**ASSIGNMENT**
Beginning at the line that holds "-- run 2: layout", copy the material below exactly through its last line.

(SUPPLIED RECORDS Opens)

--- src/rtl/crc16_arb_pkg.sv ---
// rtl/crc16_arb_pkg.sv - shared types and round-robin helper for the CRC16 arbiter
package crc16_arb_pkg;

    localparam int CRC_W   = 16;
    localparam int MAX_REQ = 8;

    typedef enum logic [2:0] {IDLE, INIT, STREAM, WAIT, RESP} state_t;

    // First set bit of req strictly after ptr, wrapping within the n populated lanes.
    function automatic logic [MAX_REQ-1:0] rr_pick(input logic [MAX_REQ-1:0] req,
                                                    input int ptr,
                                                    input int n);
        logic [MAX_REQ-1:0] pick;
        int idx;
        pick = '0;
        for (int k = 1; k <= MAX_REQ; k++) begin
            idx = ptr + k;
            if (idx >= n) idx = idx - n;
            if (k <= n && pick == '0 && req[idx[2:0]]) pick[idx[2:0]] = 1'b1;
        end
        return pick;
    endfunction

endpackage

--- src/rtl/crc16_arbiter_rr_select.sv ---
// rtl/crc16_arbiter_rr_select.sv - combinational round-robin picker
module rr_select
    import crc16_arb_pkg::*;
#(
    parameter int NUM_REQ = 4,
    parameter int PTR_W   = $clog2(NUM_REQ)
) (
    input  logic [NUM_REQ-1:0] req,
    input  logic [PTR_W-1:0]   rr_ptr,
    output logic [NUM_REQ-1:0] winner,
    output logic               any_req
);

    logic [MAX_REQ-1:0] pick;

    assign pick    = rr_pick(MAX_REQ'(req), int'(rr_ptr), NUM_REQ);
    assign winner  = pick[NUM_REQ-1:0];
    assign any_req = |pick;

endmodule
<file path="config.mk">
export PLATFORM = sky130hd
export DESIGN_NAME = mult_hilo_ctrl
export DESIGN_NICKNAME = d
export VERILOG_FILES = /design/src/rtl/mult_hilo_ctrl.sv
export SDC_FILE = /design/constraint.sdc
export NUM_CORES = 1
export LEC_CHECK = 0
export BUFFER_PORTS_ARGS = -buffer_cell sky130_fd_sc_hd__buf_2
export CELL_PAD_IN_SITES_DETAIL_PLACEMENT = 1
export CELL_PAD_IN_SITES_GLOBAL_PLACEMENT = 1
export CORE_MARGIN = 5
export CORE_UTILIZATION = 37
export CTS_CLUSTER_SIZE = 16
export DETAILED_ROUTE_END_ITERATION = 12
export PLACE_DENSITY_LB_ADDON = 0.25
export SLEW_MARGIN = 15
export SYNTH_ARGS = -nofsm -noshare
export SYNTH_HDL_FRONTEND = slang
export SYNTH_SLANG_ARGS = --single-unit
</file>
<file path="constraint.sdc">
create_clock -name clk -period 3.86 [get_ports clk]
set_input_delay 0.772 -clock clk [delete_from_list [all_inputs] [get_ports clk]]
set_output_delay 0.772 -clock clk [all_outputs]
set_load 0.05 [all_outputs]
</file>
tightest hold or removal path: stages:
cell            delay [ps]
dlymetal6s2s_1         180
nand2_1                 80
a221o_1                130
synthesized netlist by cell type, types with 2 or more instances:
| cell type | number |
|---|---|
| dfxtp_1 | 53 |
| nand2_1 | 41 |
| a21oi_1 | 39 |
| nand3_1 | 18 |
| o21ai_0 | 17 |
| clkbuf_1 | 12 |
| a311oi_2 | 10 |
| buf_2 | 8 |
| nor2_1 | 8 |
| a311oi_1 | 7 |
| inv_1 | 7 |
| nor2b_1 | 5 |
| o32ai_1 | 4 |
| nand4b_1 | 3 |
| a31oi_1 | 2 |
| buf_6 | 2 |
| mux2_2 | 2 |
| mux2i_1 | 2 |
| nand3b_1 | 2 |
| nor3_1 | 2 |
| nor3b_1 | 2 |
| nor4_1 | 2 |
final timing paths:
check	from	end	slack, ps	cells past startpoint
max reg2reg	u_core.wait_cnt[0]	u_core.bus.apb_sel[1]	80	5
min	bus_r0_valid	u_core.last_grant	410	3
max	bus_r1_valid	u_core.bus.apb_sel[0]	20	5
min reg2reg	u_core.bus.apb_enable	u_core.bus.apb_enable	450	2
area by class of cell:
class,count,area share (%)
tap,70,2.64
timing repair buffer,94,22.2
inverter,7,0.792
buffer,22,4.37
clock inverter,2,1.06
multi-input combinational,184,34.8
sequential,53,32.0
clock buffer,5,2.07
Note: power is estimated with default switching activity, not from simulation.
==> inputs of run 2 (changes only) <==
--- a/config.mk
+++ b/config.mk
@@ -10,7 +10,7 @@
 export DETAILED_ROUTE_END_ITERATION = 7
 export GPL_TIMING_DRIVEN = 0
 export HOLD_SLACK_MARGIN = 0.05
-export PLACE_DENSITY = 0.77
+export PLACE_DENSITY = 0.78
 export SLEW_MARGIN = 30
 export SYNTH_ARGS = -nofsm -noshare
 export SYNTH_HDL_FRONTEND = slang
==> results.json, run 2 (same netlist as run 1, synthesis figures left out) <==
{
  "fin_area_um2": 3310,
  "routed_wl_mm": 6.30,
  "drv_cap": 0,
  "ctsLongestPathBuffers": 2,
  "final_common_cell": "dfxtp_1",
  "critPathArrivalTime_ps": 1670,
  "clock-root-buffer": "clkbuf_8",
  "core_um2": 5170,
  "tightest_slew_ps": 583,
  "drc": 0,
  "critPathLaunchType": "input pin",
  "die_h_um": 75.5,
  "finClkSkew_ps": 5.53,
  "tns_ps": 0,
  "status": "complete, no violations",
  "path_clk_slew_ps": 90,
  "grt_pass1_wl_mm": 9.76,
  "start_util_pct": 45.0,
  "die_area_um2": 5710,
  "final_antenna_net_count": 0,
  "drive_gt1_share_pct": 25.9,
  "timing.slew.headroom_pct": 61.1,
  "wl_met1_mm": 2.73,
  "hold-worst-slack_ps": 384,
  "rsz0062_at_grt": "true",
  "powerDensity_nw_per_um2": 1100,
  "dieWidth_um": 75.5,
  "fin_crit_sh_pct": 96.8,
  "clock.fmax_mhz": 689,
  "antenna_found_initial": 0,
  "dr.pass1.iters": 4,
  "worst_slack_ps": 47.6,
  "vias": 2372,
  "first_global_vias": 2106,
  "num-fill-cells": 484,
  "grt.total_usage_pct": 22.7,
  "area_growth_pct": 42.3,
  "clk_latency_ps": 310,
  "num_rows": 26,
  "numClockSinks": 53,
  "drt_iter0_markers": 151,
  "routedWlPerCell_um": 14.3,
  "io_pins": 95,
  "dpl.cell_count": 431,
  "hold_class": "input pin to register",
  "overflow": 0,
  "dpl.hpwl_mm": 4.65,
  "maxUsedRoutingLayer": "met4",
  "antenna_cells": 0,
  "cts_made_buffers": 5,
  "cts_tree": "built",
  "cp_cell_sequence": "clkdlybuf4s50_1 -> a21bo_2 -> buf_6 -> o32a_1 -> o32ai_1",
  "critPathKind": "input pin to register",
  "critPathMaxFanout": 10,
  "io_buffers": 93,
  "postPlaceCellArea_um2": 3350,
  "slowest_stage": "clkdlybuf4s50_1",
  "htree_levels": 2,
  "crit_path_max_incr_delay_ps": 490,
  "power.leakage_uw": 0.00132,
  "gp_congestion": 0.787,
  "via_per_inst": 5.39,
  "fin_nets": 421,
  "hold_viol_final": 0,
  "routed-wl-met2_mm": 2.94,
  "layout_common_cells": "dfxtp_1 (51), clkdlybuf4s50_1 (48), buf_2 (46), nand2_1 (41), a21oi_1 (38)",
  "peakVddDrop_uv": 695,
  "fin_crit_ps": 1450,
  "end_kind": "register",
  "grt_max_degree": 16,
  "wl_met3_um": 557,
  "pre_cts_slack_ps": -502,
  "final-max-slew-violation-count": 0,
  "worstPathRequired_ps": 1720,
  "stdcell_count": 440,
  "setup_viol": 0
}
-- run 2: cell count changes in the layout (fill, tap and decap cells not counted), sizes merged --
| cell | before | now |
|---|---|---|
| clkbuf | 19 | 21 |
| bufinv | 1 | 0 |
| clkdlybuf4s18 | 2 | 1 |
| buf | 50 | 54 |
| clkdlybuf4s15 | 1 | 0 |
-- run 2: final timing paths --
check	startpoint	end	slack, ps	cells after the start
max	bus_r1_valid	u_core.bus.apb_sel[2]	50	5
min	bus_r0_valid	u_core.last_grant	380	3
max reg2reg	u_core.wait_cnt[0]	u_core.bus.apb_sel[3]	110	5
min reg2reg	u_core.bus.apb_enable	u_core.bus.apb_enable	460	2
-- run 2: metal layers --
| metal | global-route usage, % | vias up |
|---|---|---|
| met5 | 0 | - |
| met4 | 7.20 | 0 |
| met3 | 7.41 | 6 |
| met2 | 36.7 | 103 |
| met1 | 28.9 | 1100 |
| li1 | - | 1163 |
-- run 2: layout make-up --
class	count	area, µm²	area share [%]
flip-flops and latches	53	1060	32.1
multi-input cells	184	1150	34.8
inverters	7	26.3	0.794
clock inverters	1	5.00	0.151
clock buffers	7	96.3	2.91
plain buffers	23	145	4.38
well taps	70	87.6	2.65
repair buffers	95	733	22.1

(SUPPLIED RECORDS Closes)

**REPLY**
-- run 2: layout make-up --
class	count	area, µm²	area share [%]
flip-flops and latches	53	1060	32.1
multi-input cells	184	1150	34.8
inverters	7	26.3	0.794
clock inverters	1	5.00	0.151
clock buffers	7	96.3	2.91
plain buffers	23	145	4.38
well taps	70	87.6	2.65
repair buffers	95	733	22.1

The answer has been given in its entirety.